Child centred learning is gaining more popularity even in mainstream education today, but how far are we really willing to let kids explore creativity?

Below is a scene from a kindergarten classroom

A teacher, and 2 children.

Teacher: Come children see what I have here ………. a ……..
Children (together): That’s a star!!
Teacher: I am going to teach you how to make a star.

The teacher draws the star for each child on the paper, “let me show you how to do it”. The child keeps saying “I want to do it myself” but the teacher insists on ‘helping’. She proceeds to cut the star for the first child, till she notices that the other child too is not doing a good job. She leaves the first child and goes to the next ….. “No, No, let me show you ……”.

The result

Two stars cut almost beautifully, perfectly by the teacher. The part cut by the children is obvious and the activity ends with pleas from the children that they want to do it themselves.

The above episode highlights the following aspects of child centred learning which can help us come to an understanding of sorts:

1. Children have an inherent need for activity, which is evident from the enthusiasm they showed at the beginning of the activity.
2. Children naturally want to be independent and excessive instruction and support from an adult dulls this natural instinct and they lose interest.
3. Too much instruction by an adult is a deterrent to their ability to take initiative.
4. Imposition by an adult results in undermining creative thinking.
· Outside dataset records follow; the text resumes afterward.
**src/ucc_pkg.sv**
```systemverilog
// shared constants, field positions and carrier types for the upconverter control word
package ucc_pkg;

   // serial frame geometry
   localparam int WORD_W        = 32;
   localparam int INSTR_W       = 8;
   localparam int ADDR_W        = 5;
   localparam int INSTR_RW_BIT  = 7;
   localparam int CNT_W         = 6;

   // address of core_control_word_one on the serial port
   localparam logic [ADDR_W-1:0] CTRL1_ADDR = 5'h00;

   // field positions inside core_control_word_one
   localparam int MODE_HI_BIT      = 25;
   localparam int MODE_LO_BIT      = 24;
   localparam int SINE_SEL_BIT     = 16;
   localparam int ACC_AUTOCLR_BIT  = 13;
   localparam int ACC_CLR_BIT      = 11;
   localparam int RAMP_RELOAD_BIT  = 10;
   localparam int KEY_EN_BIT       = 9;
   localparam int KEY_AUTO_BIT     = 8;
   localparam int CORE_PD_BIT      = 7;
   localparam int CONV_PD_BIT      = 6;
   localparam int REFERENCE_CLOCK_INPUT_PD_BIT    = 5;
   localparam int AUX_PD_BIT       = 4;
   localparam int SLEEP_FAST_BIT   = 3;
   localparam int AUTO_PD_BIT      = 2;
   localparam int IN_ONLY_BIT      = 1;
   localparam int LSB_FIRST_BIT    = 0;

   // implemented bits, reset value and immediate bits
   localparam logic [WORD_W-1:0] CTRL1_MASK  = 32'h0301_2FFF;
   localparam logic [WORD_W-1:0] CTRL1_RESET = 32'h0000_0000;
   localparam logic [WORD_W-1:0] CTRL1_IMMED = 32'h0000_00A0;

   // operating mode encodings
   localparam logic [1:0] MODE_QUAD = 2'h0;
   localparam logic [1:0] MODE_TONE = 2'h1;

   // serial frame phases
   typedef enum logic [1:0] {SP_INSTR, SP_DATA, SP_DONE} ucc_sp_state_t;

   // automatic power-down states
   typedef enum logic [1:0] {APD_RUN, APD_FLUSH, APD_STOP} ucc_apd_state_t;

   // synthesizer-side controls
   typedef struct packed {
      logic       sine_sel;
      logic       acc_hold;
      logic       acc_sync_clr;
      logic       ramp_reload;
      logic       keying_en;
      logic       keying_auto;
   } ucc_dds_ctl_t;

   // power controls
   typedef struct packed {
      logic       core_clk_stop;
      logic       conv_pd;
      logic       reference_clock_input_pd;
      logic       aux_conv_pd;
      logic       full_pd;
      logic       fast_pd;
      logic       chain_flush;
   } ucc_pwr_ctl_t;

   // operating mode decode
   typedef struct packed {
      logic       quad;
      logic       tone;
      logic       interp;
   } ucc_mode_t;

endpackage : ucc_pkg

```
**src/ucc_sync2.sv**
```systemverilog
// two-flop synchroniser for a group of pin inputs
`timescale 1ns/10ps
module ucc_sync2
   import ucc_pkg::*;
#(
   parameter int           W    = 1,
   parameter logic [W-1:0] INIT = '0
)
(
   input  wire logic         clk,
   input  wire logic         resetn,
   input  wire logic [W-1:0] d,
   output logic      [W-1:0] q
);

   logic [W-1:0] meta_r;

   // first stage feeds only the second
   always_ff @(posedge clk or negedge resetn)
   begin
      if (!resetn)
      begin
         meta_r <= INIT;
         q      <= INIT;
      end
      else
      begin
         meta_r <= d;
         q      <= meta_r;
      end
   end

endmodule : ucc_sync2

```
**src/ucc_autopd.sv**
```systemverilog
// automatic power-down sequencer driven by the transmit gate
`timescale 1ns/10ps
module ucc_autopd
   import ucc_pkg::*;
#(
   parameter int FLUSH_CYCLES = 16
)
(
   input  wire logic clk,
   input  wire logic resetn,
   input  wire logic enable,
   input  wire logic gate,
   output logic      flush,
   output logic      stop
);

   localparam int FC_W = $clog2(FLUSH_CYCLES + 1);

   ucc_apd_state_t    state_r;
   logic [FC_W-1:0]   cnt_r;

   // run, flush residual data, then hold clocks stopped
   always_ff @(posedge clk or negedge resetn)
   begin
      if (!resetn)
      begin
         state_r <= APD_RUN;
         cnt_r   <= '0;
      end
      else if (!enable || gate)
      begin
         state_r <= APD_RUN;
         cnt_r   <= '0;
      end
      else
      begin
         unique case (state_r)
            APD_RUN:
            begin
               state_r <= APD_FLUSH;
               cnt_r   <= '0;
            end
            APD_FLUSH:
            begin
               if (cnt_r == FC_W'(FLUSH_CYCLES - 1))
                  state_r <= APD_STOP;
               cnt_r <= cnt_r + 1'b1;
            end
            APD_STOP:
               state_r <= APD_STOP;
         endcase
      end
   end

   // state-decoded outputs
   assign flush = (state_r == APD_FLUSH);
   assign stop  = (state_r == APD_STOP);

endmodule : ucc_autopd

```
**src/ucc_ctrl1.sv**
```systemverilog
// core_control_word_one: serial port, staging and committed copies, control outputs
`timescale 1ns/10ps
module ucc_ctrl1
   import ucc_pkg::*;
#(
   parameter int FLUSH_CYCLES = 16
)
(
   input  wire logic         clk,
   input  wire logic         resetn,
   input  wire logic         sclk,
   input  wire logic         cs_n,
   input  wire logic         sdio_in,
   output logic              sdio_out,
   output logic              sdio_oe_n,
   output logic              sdo,
   input  wire logic         io_update,
   input  wire logic [2:0]   profile,
   input  wire logic         transmit_gate_pin,
   input  wire logic         external_sleep_pin,
   output ucc_dds_ctl_t      dds_ctl,
   output ucc_pwr_ctl_t      pwr_ctl,
   output ucc_mode_t         mode,
   output logic [WORD_W-1:0] ctrl_word
);

   // shift one bit into a word in either order
   function automatic logic [WORD_W-1:0] shift_in(input logic [WORD_W-1:0] w,
                                                   input logic b,
                                                   input logic lsb_first);
      if (lsb_first)
         return {b, w[WORD_W-1:1]};
      else
         return {w[WORD_W-2:0], b};
   endfunction : shift_in

   // bit that leaves a word first in either order
   function automatic logic out_bit(input logic [WORD_W-1:0] w,
                                    input logic lsb_first);
      return lsb_first ? w[0] : w[WORD_W-1];
   endfunction : out_bit

   // word after its leading bit has left
   function automatic logic [WORD_W-1:0] shift_out(input logic [WORD_W-1:0] w,
                                                    input logic lsb_first);
      return lsb_first ? {1'b0, w[WORD_W-1:1]} : {w[WORD_W-2:0], 1'b0};
   endfunction : shift_out

   // instruction addresses this register
   function automatic logic addr_hit(input logic [INSTR_W-1:0] instr);
      return (instr[ADDR_W-1:0] == CTRL1_ADDR);
   endfunction : addr_hit

   // positions of each pin in the synchroniser word
   localparam int PIN_SCLK  = 0;
   localparam int PIN_SDIO  = 1;
   localparam int PIN_UPD   = 2;
   localparam int PIN_CSN   = 3;
   localparam int PIN_GATE  = 4;
   localparam int PIN_SLEEP = 5;
   localparam int PIN_PROF  = 6;

   // synchronised pins; frame select starts high so no frame opens at reset
   localparam int PIN_W = 9;
   localparam logic [PIN_W-1:0] PIN_INIT = 9'h008;

   logic [PIN_W-1:0]  pins_s;
   logic              sclk_s;
   logic              cs_n_s;
   logic              sdio_s;
   logic              upd_s;
   logic              gate_s;
   logic              sleep_s;
   logic [2:0]        prof_s;

   // frame state
   logic              sclk_d_r;
   logic              upd_d_r;
   logic [2:0]        prof_d_r;
   ucc_sp_state_t     sp_state_r;
   logic [CNT_W-1:0]  bit_cnt_r;
   logic [WORD_W-1:0] shift_r;
   logic [WORD_W-1:0] shift_nxt;
   logic [INSTR_W-1:0] instr_nxt;
   logic              rd_r;
   logic              hit_r;
   logic [WORD_W-1:0] tx_r;
   logic              tx_bit_r;
   logic              wr_pulse_r;
   logic [WORD_W-1:0] wdata_r;

   // register copies
   logic [WORD_W-1:0] stage_r;
   logic [WORD_W-1:0] active_r;
   logic [WORD_W-1:0] active_nxt;

   // decoded events
   logic              sclk_rise;
   logic              sclk_fall;
   logic              upd_rise;
   logic              prof_chg;
   logic              lsb_first;
   logic              in_only;
   logic              instr_last;
   logic              data_last;

   // control outputs
   logic              acc_sync_clr_r;
   logic              ramp_reload_r;
   logic              apd_enable;
   logic              apd_flush;
   logic              apd_stop;

   // pins cross into the clock domain
   ucc_sync2 #(
      .W    (PIN_W),
      .INIT (PIN_INIT)
   ) u_sync (
      .clk    (clk),
      .resetn (resetn),
      .d      ({profile, external_sleep_pin, transmit_gate_pin, cs_n, io_update, sdio_in, sclk}),
      .q      (pins_s)
   );

   // unpack synchronised pins
   assign sclk_s  = pins_s[PIN_SCLK];
   assign sdio_s  = pins_s[PIN_SDIO];
   assign upd_s   = pins_s[PIN_UPD];
   assign cs_n_s  = pins_s[PIN_CSN];
   assign gate_s  = pins_s[PIN_GATE];
   assign sleep_s = pins_s[PIN_SLEEP];
   assign prof_s  = pins_s[PIN_PROF +: 3];

   // edge history of synchronised pins
   always_ff @(posedge clk or negedge resetn)
   begin
      if (!resetn)
      begin
         sclk_d_r <= 1'b0;
         upd_d_r  <= 1'b0;
         prof_d_r <= 3'h0;
      end
      else
      begin
         sclk_d_r <= sclk_s;
         upd_d_r  <= upd_s;
         prof_d_r <= prof_s;
      end
   end

   // edge and change detection
   assign sclk_rise = sclk_s & ~sclk_d_r;
   assign sclk_fall = ~sclk_s & sclk_d_r;
   assign upd_rise  = upd_s & ~upd_d_r;
   assign prof_chg  = (prof_s != prof_d_r);

   // port format bits follow the committed copy
   assign lsb_first = active_r[LSB_FIRST_BIT];
   assign in_only   = active_r[IN_ONLY_BIT];

   // next shift value and instruction view
   assign shift_nxt  = shift_in(shift_r, sdio_s, lsb_first);
   assign instr_nxt  = lsb_first ? shift_nxt[WORD_W-1:WORD_W-INSTR_W] : shift_nxt[INSTR_W-1:0];
   assign instr_last = (sp_state_r == SP_INSTR) && (bit_cnt_r == CNT_W'(INSTR_W - 1));
   assign data_last  = (sp_state_r == SP_DATA) && (bit_cnt_r == CNT_W'(WORD_W - 1));

   // frame sequencing: instruction byte then one word
   always_ff @(posedge clk or negedge resetn)
   begin
      if (!resetn)
      begin
         sp_state_r <= SP_INSTR;
         bit_cnt_r  <= '0;
         shift_r    <= '0;
         rd_r       <= 1'b0;
         hit_r      <= 1'b0;
      end
      else if (cs_n_s)
      begin
         sp_state_r <= SP_INSTR;
         bit_cnt_r  <= '0;
         shift_r    <= '0;
         rd_r       <= 1'b0;
         hit_r      <= 1'b0;
      end
      else if (sclk_rise && sp_state_r != SP_DONE)
      begin
         if (instr_last)
         begin
            sp_state_r <= SP_DATA;
            bit_cnt_r  <= '0;
            shift_r    <= '0;
            rd_r       <= instr_nxt[INSTR_RW_BIT];
            hit_r      <= addr_hit(instr_nxt);
         end
         else if (data_last)
         begin
            sp_state_r <= SP_DONE;
            bit_cnt_r  <= '0;
            shift_r    <= shift_nxt;
         end
         else
         begin
            bit_cnt_r <= bit_cnt_r + 1'b1;
            shift_r   <= shift_nxt;
         end
      end
   end

   // write strobe at end of a matching write frame
   always_ff @(posedge clk or negedge resetn)
   begin
      if (!resetn)
      begin
         wr_pulse_r <= 1'b0;
         wdata_r    <= '0;
      end
      else
      begin
         wr_pulse_r <= sclk_rise && !cs_n_s && data_last && !rd_r && hit_r;
         wdata_r    <= shift_nxt & CTRL1_MASK;
      end
   end

   // read data: loaded after the instruction, shifted out on falling edges
   always_ff @(posedge clk or negedge resetn)
   begin
      if (!resetn)
      begin
         tx_r     <= '0;
         tx_bit_r <= 1'b0;
      end
      else if (sclk_rise && !cs_n_s && instr_last)
      begin
         tx_r <= addr_hit(instr_nxt) ? (active_r & CTRL1_MASK) : '0;
      end
      else if (sclk_fall && !cs_n_s && rd_r && sp_state_r == SP_DATA)
      begin
         tx_bit_r <= out_bit(tx_r, lsb_first);
         tx_r     <= shift_out(tx_r, lsb_first);
      end
   end

   // data pin turns around only in two-wire reads; three-wire reads use sdo
   assign sdio_out  = tx_bit_r;
   assign sdio_oe_n = ~(!cs_n_s && rd_r && sp_state_r == SP_DATA && !in_only);
   assign sdo       = tx_bit_r;

   // staging copy takes every write
   always_ff @(posedge clk or negedge resetn)
   begin
      if (!resetn)
         stage_r <= CTRL1_RESET;
      else if (wr_pulse_r)
         stage_r <= wdata_r;
   end

   // committed copy: strobe commits stage, immediate bits follow writes at once
   always_comb
   begin
      active_nxt = active_r;
      if (upd_rise)
         active_nxt = stage_r;
      if (wr_pulse_r)
         active_nxt = (active_nxt & ~CTRL1_IMMED) | (wdata_r & CTRL1_IMMED);
   end

   // committed copy register
   always_ff @(posedge clk or negedge resetn)
   begin
      if (!resetn)
         active_r <= CTRL1_RESET;
      else
         active_r <= active_nxt;
   end

   // operating mode decode
   assign mode.quad   = (active_r[MODE_HI_BIT:MODE_LO_BIT] == MODE_QUAD);
   assign mode.tone   = (active_r[MODE_HI_BIT:MODE_LO_BIT] == MODE_TONE);
   assign mode.interp = active_r[MODE_HI_BIT];

   // one-cycle clear and reload pulses on strobe or profile change
   always_ff @(posedge clk or negedge resetn)
   begin
      if (!resetn)
      begin
         acc_sync_clr_r <= 1'b0;
         ramp_reload_r  <= 1'b0;
      end
      else
      begin
         acc_sync_clr_r <= active_nxt[ACC_AUTOCLR_BIT] & (upd_rise | prof_chg);
         ramp_reload_r  <= active_nxt[RAMP_RELOAD_BIT] & (upd_rise | prof_chg);
      end
   end

   // synthesizer controls
   assign dds_ctl.sine_sel     = active_r[SINE_SEL_BIT] & mode.tone;
   assign dds_ctl.acc_hold     = active_r[ACC_CLR_BIT];
   assign dds_ctl.acc_sync_clr = acc_sync_clr_r;
   assign dds_ctl.ramp_reload  = ramp_reload_r;
   assign dds_ctl.keying_en    = active_r[KEY_EN_BIT];
   assign dds_ctl.keying_auto  = active_r[KEY_EN_BIT] & active_r[KEY_AUTO_BIT];

   // automatic power-down unless single tone
   assign apd_enable = active_r[AUTO_PD_BIT] & ~mode.tone;

   ucc_autopd #(
      .FLUSH_CYCLES (FLUSH_CYCLES)
   ) u_autopd (
      .clk    (clk),
      .resetn (resetn),
      .enable (apd_enable),
      .gate   (gate_s),
      .flush  (apd_flush),
      .stop   (apd_stop)
   );

   // power controls
   assign pwr_ctl.core_clk_stop = active_r[CORE_PD_BIT] | apd_stop;
   assign pwr_ctl.conv_pd       = active_r[CONV_PD_BIT];
   assign pwr_ctl.reference_clock_input_pd     = active_r[REFERENCE_CLOCK_INPUT_PD_BIT];
   assign pwr_ctl.aux_conv_pd   = active_r[AUX_PD_BIT];
   assign pwr_ctl.full_pd       = sleep_s & ~active_r[SLEEP_FAST_BIT];
   assign pwr_ctl.fast_pd       = sleep_s & active_r[SLEEP_FAST_BIT];
   assign pwr_ctl.chain_flush   = apd_flush;

   // committed word for observation
   assign ctrl_word = active_r;

endmodule : ucc_ctrl1

```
For the teacher the completion of the task and the end result was more important. The stars had to be fit for display. The children’s delight in doing the activity came across clearly. For them the process held far greater importance than the outcome.

This is a very important aspect of a child’s mind that both parents and educators must understand. It does not matter if the star looks like nothing on earth. What is important is that he has made it himself. The child’s own perception will take him towards perfecting the star by and by.

The motivation to cut a perfect star will come from within, but it will happen only if he is given the opportunity to develop confidence in himself. If he is continuously made to believe that he cannot do it ‘the right way’, he will stop trying.

When a child attempts to do something his effort needs to be recognized. Minimal support given by an adult needs to be so subtle that the child feels that he has been able to complete the task without help.

This is another common scene from a home environment

Scene 1: A child is trying to build a bridge with blocks. Mom comes along and says — “come let me show you how to make a bridge” and starts making it amidst pleas of “I want to make it myself”, which Mom disregards. She shows the completed bridge to the child and says “See? Now you try and make it”.

The result: A frustrated child believing a little less in his own ability to make a bridge.

Scene 2: Now imagine the same situation but with a different approach by the mother. A child is building a bridge. Mom sits nearby and observes the child. From time to time she asks questions “Have you been on a bridge?” “Is your bridge looking strong?” “Try fitting this block”.

The mother guides the child with leading questions and suggestions resulting in a fine looking bridge made entirely by the child.

The result: A child satisfied with his attempt, more confident of his own abilities!